MATERIAL SHOWN:
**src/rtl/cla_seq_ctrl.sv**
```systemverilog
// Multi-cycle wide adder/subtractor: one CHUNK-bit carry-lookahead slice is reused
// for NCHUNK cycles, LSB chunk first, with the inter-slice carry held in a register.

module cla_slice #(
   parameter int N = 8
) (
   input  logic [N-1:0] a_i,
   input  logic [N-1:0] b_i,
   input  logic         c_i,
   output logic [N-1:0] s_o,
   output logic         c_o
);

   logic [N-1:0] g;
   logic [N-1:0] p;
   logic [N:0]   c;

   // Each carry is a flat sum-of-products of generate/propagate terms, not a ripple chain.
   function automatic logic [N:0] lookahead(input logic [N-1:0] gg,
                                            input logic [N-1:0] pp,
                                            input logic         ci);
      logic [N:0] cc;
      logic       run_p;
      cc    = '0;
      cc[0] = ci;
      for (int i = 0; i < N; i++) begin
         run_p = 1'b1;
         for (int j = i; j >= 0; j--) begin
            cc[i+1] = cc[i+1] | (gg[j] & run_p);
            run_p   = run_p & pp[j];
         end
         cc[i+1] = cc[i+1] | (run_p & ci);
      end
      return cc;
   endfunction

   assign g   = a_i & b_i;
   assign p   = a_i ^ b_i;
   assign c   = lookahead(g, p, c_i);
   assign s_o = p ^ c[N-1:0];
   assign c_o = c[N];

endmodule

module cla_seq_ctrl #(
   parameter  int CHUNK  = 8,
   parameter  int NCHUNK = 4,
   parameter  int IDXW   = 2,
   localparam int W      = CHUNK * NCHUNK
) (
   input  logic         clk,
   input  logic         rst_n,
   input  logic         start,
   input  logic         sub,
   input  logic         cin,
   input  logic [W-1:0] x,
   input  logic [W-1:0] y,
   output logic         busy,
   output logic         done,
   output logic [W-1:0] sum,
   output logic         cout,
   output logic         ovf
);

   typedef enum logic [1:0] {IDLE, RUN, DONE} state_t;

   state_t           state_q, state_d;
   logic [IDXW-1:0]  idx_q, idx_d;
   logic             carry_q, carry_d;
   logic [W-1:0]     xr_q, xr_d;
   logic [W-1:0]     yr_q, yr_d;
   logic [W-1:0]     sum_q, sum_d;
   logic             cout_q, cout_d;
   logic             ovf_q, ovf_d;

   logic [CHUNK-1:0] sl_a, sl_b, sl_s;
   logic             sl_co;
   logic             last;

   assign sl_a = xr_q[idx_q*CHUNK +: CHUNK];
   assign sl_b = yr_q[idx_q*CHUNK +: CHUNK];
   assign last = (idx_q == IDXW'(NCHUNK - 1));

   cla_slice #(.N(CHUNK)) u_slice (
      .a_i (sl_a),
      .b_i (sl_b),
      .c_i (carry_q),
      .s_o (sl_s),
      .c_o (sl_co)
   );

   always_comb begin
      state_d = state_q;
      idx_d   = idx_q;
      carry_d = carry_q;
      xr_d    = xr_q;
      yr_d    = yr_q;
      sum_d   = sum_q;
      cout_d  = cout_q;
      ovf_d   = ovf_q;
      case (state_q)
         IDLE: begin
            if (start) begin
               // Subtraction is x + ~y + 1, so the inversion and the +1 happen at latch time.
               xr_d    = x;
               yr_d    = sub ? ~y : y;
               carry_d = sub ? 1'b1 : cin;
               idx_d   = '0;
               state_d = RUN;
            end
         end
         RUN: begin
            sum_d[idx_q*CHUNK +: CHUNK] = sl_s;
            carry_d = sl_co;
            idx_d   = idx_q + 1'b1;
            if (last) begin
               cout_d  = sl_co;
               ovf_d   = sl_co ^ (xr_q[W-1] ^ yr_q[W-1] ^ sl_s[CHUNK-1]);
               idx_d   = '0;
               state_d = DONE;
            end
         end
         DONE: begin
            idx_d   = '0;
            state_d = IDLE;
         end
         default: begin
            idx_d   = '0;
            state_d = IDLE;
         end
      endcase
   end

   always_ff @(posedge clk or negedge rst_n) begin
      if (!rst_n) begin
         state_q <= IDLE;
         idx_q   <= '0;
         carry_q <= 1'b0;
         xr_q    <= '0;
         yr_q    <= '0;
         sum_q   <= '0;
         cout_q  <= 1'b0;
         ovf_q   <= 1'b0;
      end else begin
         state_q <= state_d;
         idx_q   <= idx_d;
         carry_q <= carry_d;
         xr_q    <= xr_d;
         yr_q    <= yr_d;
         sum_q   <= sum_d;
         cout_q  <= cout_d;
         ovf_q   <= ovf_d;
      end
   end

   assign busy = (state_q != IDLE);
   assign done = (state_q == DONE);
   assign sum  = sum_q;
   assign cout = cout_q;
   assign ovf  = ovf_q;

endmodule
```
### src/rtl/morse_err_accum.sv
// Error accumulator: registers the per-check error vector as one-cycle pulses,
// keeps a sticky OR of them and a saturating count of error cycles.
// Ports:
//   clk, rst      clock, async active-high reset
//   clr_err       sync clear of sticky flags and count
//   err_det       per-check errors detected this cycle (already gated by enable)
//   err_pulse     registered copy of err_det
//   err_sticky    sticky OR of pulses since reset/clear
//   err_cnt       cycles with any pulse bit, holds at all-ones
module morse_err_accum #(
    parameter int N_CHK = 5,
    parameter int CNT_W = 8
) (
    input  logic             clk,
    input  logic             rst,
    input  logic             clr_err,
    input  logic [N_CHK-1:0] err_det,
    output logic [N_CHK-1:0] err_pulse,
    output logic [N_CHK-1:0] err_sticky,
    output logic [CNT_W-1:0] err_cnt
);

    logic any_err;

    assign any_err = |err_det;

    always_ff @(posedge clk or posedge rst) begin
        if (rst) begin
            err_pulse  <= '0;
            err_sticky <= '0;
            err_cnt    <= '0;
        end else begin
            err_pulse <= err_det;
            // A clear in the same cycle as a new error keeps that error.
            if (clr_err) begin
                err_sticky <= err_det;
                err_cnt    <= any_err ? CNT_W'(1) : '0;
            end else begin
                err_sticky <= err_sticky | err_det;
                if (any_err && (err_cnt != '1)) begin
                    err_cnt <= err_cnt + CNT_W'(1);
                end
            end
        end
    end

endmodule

PROBLEM TO SOLVE:
Repeat the material in full. Nothing may differ.

EXERCISE SOLUTION:
**src/rtl/cla_seq_ctrl.sv**
```systemverilog
// Multi-cycle wide adder/subtractor: one CHUNK-bit carry-lookahead slice is reused
// for NCHUNK cycles, LSB chunk first, with the inter-slice carry held in a register.

module cla_slice #(
   parameter int N = 8
) (
   input  logic [N-1:0] a_i,
   input  logic [N-1:0] b_i,
   input  logic         c_i,
   output logic [N-1:0] s_o,
   output logic         c_o
);

   logic [N-1:0] g;
   logic [N-1:0] p;
   logic [N:0]   c;

   // Each carry is a flat sum-of-products of generate/propagate terms, not a ripple chain.
   function automatic logic [N:0] lookahead(input logic [N-1:0] gg,
                                            input logic [N-1:0] pp,
                                            input logic         ci);
      logic [N:0] cc;
      logic       run_p;
      cc    = '0;
      cc[0] = ci;
      for (int i = 0; i < N; i++) begin
         run_p = 1'b1;
         for (int j = i; j >= 0; j--) begin
            cc[i+1] = cc[i+1] | (gg[j] & run_p);
            run_p   = run_p & pp[j];
         end
         cc[i+1] = cc[i+1] | (run_p & ci);
      end
      return cc;
   endfunction

   assign g   = a_i & b_i;
   assign p   = a_i ^ b_i;
   assign c   = lookahead(g, p, c_i);
   assign s_o = p ^ c[N-1:0];
   assign c_o = c[N];

endmodule

module cla_seq_ctrl #(
   parameter  int CHUNK  = 8,
   parameter  int NCHUNK = 4,
   parameter  int IDXW   = 2,
   localparam int W      = CHUNK * NCHUNK
) (
   input  logic         clk,
   input  logic         rst_n,
   input  logic         start,
   input  logic         sub,
   input  logic         cin,
   input  logic [W-1:0] x,
   input  logic [W-1:0] y,
   output logic         busy,
   output logic         done,
   output logic [W-1:0] sum,
   output logic         cout,
   output logic         ovf
);

   typedef enum logic [1:0] {IDLE, RUN, DONE} state_t;

   state_t           state_q, state_d;
   logic [IDXW-1:0]  idx_q, idx_d;
   logic             carry_q, carry_d;
   logic [W-1:0]     xr_q, xr_d;
   logic [W-1:0]     yr_q, yr_d;
   logic [W-1:0]     sum_q, sum_d;
   logic             cout_q, cout_d;
   logic             ovf_q, ovf_d;

   logic [CHUNK-1:0] sl_a, sl_b, sl_s;
   logic             sl_co;
   logic             last;

   assign sl_a = xr_q[idx_q*CHUNK +: CHUNK];
   assign sl_b = yr_q[idx_q*CHUNK +: CHUNK];
   assign last = (idx_q == IDXW'(NCHUNK - 1));

   cla_slice #(.N(CHUNK)) u_slice (
      .a_i (sl_a),
      .b_i (sl_b),
      .c_i (carry_q),
      .s_o (sl_s),
      .c_o (sl_co)
   );

   always_comb begin
      state_d = state_q;
      idx_d   = idx_q;
      carry_d = carry_q;
      xr_d    = xr_q;
      yr_d    = yr_q;
      sum_d   = sum_q;
      cout_d  = cout_q;
      ovf_d   = ovf_q;
      case (state_q)
         IDLE: begin
            if (start) begin
               // Subtraction is x + ~y + 1, so the inversion and the +1 happen at latch time.
               xr_d    = x;
               yr_d    = sub ? ~y : y;
               carry_d = sub ? 1'b1 : cin;
               idx_d   = '0;
               state_d = RUN;
            end
         end
         RUN: begin
            sum_d[idx_q*CHUNK +: CHUNK] = sl_s;
            carry_d = sl_co;
            idx_d   = idx_q + 1'b1;
            if (last) begin
               cout_d  = sl_co;
               ovf_d   = sl_co ^ (xr_q[W-1] ^ yr_q[W-1] ^ sl_s[CHUNK-1]);
               idx_d   = '0;
               state_d = DONE;
            end
         end
         DONE: begin
            idx_d   = '0;
            state_d = IDLE;
         end
         default: begin
            idx_d   = '0;
            state_d = IDLE;
         end
      endcase
   end

   always_ff @(posedge clk or negedge rst_n) begin
      if (!rst_n) begin
         state_q <= IDLE;
         idx_q   <= '0;
         carry_q <= 1'b0;
         xr_q    <= '0;
         yr_q    <= '0;
         sum_q   <= '0;
         cout_q  <= 1'b0;
         ovf_q   <= 1'b0;
      end else begin
         state_q <= state_d;
         idx_q   <= idx_d;
         carry_q <= carry_d;
         xr_q    <= xr_d;
         yr_q    <= yr_d;
         sum_q   <= sum_d;
         cout_q  <= cout_d;
         ovf_q   <= ovf_d;
      end
   end

   assign busy = (state_q != IDLE);
   assign done = (state_q == DONE);
   assign sum  = sum_q;
   assign cout = cout_q;
   assign ovf  = ovf_q;

endmodule
```
### src/rtl/morse_err_accum.sv
// Error accumulator: registers the per-check error vector as one-cycle pulses,
// keeps a sticky OR of them and a saturating count of error cycles.
// Ports:
//   clk, rst      clock, async active-high reset
//   clr_err       sync clear of sticky flags and count
//   err_det       per-check errors detected this cycle (already gated by enable)
//   err_pulse     registered copy of err_det
//   err_sticky    sticky OR of pulses since reset/clear
//   err_cnt       cycles with any pulse bit, holds at all-ones
module morse_err_accum #(
    parameter int N_CHK = 5,
    parameter int CNT_W = 8
) (
    input  logic             clk,
    input  logic             rst,
    input  logic             clr_err,
    input  logic [N_CHK-1:0] err_det,
    output logic [N_CHK-1:0] err_pulse,
    output logic [N_CHK-1:0] err_sticky,
    output logic [CNT_W-1:0] err_cnt
);

    logic any_err;

    assign any_err = |err_det;

    always_ff @(posedge clk or posedge rst) begin
        if (rst) begin
            err_pulse  <= '0;
            err_sticky <= '0;
            err_cnt    <= '0;
        end else begin
            err_pulse <= err_det;
            // A clear in the same cycle as a new error keeps that error.
            if (clr_err) begin
                err_sticky <= err_det;
                err_cnt    <= any_err ? CNT_W'(1) : '0;
            end else begin
                err_sticky <= err_sticky | err_det;
                if (any_err && (err_cnt != '1)) begin
                    err_cnt <= err_cnt + CNT_W'(1);
                end
            end
        end
    end

endmodule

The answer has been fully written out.